» Your objective:
Find the line with "set_driving_cell -lib_cell sky130_fd_sc_hd__buf_2" in the entries below, then reproduce it and every line after it down to and including the line with "data input, ns", exactly.
________________________________________
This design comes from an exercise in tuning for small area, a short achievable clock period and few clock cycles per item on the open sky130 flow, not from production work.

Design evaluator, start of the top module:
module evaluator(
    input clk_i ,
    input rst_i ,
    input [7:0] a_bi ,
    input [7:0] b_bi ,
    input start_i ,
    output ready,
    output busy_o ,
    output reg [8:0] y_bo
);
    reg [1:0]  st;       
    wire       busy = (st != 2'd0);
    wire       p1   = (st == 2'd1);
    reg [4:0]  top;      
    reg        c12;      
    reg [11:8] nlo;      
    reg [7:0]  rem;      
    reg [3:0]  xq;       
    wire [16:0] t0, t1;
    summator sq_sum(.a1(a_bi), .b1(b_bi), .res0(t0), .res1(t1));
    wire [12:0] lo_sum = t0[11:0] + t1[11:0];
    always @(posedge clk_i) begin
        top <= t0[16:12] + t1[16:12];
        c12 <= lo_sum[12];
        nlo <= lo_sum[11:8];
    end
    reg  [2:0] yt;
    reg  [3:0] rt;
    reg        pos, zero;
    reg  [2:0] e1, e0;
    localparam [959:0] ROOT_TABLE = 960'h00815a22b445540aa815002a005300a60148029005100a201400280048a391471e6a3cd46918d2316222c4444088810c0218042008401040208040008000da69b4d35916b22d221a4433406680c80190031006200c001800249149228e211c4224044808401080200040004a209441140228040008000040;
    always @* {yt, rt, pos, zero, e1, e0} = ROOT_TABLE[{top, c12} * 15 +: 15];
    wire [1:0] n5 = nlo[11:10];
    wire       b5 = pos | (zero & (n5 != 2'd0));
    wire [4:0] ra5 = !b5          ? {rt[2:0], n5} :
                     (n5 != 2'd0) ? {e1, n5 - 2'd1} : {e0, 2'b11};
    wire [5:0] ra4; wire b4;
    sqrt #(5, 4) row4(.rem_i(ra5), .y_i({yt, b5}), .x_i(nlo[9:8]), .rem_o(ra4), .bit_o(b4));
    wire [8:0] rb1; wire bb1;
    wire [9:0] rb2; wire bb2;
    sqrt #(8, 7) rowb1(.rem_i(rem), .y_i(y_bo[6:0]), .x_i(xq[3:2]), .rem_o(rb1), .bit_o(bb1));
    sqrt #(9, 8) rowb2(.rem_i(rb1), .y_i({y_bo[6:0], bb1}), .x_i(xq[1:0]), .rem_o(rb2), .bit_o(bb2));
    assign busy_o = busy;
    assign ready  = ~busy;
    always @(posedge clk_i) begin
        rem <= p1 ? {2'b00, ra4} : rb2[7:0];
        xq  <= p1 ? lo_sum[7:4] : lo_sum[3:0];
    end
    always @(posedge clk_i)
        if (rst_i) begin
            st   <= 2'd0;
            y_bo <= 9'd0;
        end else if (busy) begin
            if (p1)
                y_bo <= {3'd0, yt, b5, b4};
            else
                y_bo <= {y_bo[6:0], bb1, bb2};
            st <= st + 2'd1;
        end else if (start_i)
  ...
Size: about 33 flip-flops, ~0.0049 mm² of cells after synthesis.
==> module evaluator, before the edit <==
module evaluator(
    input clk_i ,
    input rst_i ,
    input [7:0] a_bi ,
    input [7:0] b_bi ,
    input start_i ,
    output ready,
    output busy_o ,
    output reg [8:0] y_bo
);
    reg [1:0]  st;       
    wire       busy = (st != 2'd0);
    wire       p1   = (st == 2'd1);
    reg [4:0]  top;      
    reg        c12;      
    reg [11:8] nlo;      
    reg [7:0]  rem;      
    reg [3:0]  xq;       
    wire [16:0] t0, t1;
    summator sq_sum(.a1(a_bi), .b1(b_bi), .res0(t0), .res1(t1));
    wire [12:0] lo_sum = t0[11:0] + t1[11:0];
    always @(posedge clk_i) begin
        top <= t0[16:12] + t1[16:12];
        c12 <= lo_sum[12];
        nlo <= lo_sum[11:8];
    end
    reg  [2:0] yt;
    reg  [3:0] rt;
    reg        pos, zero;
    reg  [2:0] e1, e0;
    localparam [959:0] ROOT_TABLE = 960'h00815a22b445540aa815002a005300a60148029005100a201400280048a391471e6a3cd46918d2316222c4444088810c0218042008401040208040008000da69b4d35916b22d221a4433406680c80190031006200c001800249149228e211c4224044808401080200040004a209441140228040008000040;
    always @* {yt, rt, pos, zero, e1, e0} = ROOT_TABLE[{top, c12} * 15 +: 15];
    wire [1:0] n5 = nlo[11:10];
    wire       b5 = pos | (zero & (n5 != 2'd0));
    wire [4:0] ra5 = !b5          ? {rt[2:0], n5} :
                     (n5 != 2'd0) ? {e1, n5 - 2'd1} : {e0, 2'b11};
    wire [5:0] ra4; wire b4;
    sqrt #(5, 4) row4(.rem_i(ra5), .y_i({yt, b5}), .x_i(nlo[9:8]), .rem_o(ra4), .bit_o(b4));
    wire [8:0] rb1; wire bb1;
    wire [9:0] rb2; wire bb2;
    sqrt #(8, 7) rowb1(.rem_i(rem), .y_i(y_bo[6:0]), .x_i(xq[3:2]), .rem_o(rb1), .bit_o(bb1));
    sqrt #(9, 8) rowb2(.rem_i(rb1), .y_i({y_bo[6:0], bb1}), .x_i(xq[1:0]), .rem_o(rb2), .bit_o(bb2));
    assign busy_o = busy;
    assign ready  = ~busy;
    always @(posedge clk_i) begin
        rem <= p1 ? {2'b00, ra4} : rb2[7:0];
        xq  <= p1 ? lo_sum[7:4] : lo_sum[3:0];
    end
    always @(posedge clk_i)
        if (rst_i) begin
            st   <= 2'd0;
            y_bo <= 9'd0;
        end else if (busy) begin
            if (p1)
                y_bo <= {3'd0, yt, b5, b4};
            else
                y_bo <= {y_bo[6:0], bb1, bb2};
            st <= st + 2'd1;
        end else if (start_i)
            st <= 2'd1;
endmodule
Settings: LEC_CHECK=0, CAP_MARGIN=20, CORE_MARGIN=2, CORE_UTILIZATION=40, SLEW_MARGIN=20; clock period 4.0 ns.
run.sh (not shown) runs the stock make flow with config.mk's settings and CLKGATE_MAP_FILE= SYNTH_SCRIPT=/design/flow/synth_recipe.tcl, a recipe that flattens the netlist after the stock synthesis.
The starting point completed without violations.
________________________________________
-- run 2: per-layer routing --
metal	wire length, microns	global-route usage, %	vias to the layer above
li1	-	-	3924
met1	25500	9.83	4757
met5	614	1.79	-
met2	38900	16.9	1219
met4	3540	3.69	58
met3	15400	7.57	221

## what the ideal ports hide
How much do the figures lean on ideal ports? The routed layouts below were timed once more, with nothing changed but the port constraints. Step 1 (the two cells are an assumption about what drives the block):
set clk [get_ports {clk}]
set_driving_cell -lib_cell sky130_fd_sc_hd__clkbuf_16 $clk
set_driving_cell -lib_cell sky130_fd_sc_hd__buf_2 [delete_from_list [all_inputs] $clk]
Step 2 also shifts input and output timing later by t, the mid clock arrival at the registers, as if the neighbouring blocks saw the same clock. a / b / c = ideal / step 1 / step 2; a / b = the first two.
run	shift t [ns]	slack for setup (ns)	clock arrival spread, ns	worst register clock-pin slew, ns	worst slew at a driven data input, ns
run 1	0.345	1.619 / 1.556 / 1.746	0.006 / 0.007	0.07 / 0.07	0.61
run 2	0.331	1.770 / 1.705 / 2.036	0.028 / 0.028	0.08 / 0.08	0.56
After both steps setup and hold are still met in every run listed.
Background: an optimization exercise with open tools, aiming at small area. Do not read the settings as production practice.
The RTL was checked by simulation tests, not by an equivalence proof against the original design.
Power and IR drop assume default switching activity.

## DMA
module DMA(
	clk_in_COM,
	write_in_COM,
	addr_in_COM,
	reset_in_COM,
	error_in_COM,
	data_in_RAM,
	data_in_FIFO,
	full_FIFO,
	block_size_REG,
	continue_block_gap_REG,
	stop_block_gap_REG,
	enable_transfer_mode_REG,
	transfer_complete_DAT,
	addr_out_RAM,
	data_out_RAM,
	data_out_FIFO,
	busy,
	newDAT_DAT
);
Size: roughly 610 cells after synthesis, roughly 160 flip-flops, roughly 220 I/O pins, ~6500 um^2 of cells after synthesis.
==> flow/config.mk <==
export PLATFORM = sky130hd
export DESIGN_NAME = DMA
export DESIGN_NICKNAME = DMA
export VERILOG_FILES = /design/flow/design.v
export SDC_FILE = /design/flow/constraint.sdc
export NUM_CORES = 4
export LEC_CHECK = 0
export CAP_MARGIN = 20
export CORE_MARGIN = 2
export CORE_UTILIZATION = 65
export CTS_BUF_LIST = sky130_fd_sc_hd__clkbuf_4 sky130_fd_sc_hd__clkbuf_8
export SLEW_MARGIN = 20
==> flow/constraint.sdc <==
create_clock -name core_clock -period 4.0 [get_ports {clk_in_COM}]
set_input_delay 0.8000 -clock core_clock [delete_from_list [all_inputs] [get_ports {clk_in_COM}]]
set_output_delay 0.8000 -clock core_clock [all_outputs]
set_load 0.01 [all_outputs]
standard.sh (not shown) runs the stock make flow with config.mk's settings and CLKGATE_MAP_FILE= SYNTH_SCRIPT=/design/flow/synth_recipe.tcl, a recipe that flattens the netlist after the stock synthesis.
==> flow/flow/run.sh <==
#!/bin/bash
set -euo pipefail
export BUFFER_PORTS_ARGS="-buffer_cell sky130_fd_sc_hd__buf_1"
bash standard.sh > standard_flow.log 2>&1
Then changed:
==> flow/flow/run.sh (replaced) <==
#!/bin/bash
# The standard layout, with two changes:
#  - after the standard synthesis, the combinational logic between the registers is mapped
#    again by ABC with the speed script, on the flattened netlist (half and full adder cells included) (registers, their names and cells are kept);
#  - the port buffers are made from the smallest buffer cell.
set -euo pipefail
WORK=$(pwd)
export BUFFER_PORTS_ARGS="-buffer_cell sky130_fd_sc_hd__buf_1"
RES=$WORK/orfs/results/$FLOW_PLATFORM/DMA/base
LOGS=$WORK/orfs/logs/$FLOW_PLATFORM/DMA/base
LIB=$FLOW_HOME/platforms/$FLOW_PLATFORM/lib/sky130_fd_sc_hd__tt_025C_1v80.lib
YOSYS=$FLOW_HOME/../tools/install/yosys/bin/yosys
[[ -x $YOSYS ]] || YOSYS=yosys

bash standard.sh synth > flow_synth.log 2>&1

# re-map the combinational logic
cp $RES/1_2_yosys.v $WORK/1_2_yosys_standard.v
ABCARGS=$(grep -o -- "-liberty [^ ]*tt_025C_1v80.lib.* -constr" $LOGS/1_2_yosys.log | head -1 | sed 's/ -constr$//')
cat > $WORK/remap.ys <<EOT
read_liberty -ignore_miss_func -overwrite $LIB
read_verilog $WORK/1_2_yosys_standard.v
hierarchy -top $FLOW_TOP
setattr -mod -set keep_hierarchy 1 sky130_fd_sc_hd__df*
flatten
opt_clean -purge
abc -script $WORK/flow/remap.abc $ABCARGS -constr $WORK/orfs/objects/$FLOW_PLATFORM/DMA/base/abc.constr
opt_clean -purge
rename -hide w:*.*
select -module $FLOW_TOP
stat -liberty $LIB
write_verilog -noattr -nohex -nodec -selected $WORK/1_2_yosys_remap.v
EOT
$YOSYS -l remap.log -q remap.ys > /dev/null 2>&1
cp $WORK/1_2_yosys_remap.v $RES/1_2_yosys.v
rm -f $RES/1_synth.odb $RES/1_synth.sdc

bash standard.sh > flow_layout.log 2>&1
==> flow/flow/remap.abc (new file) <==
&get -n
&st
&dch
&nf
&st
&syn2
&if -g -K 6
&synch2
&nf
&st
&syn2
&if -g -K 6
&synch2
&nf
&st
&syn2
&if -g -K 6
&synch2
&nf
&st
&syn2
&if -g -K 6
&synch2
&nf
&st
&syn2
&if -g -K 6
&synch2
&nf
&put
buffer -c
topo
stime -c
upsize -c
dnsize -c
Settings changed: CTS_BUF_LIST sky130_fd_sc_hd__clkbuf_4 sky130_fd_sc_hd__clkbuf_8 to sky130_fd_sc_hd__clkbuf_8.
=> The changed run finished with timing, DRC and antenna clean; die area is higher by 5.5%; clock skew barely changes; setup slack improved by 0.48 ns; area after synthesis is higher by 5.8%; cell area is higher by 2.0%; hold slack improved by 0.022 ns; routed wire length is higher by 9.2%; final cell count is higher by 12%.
________________________________________
» Answer to this problem:
set_driving_cell -lib_cell sky130_fd_sc_hd__buf_2 [delete_from_list [all_inputs] $clk]
Step 2 also shifts input and output timing later by t, the mid clock arrival at the registers, as if the neighbouring blocks saw the same clock. a / b / c = ideal / step 1 / step 2; a / b = the first two.
run	shift t [ns]	slack for setup (ns)	clock arrival spread, ns	worst register clock-pin slew, ns	worst slew at a driven data input, ns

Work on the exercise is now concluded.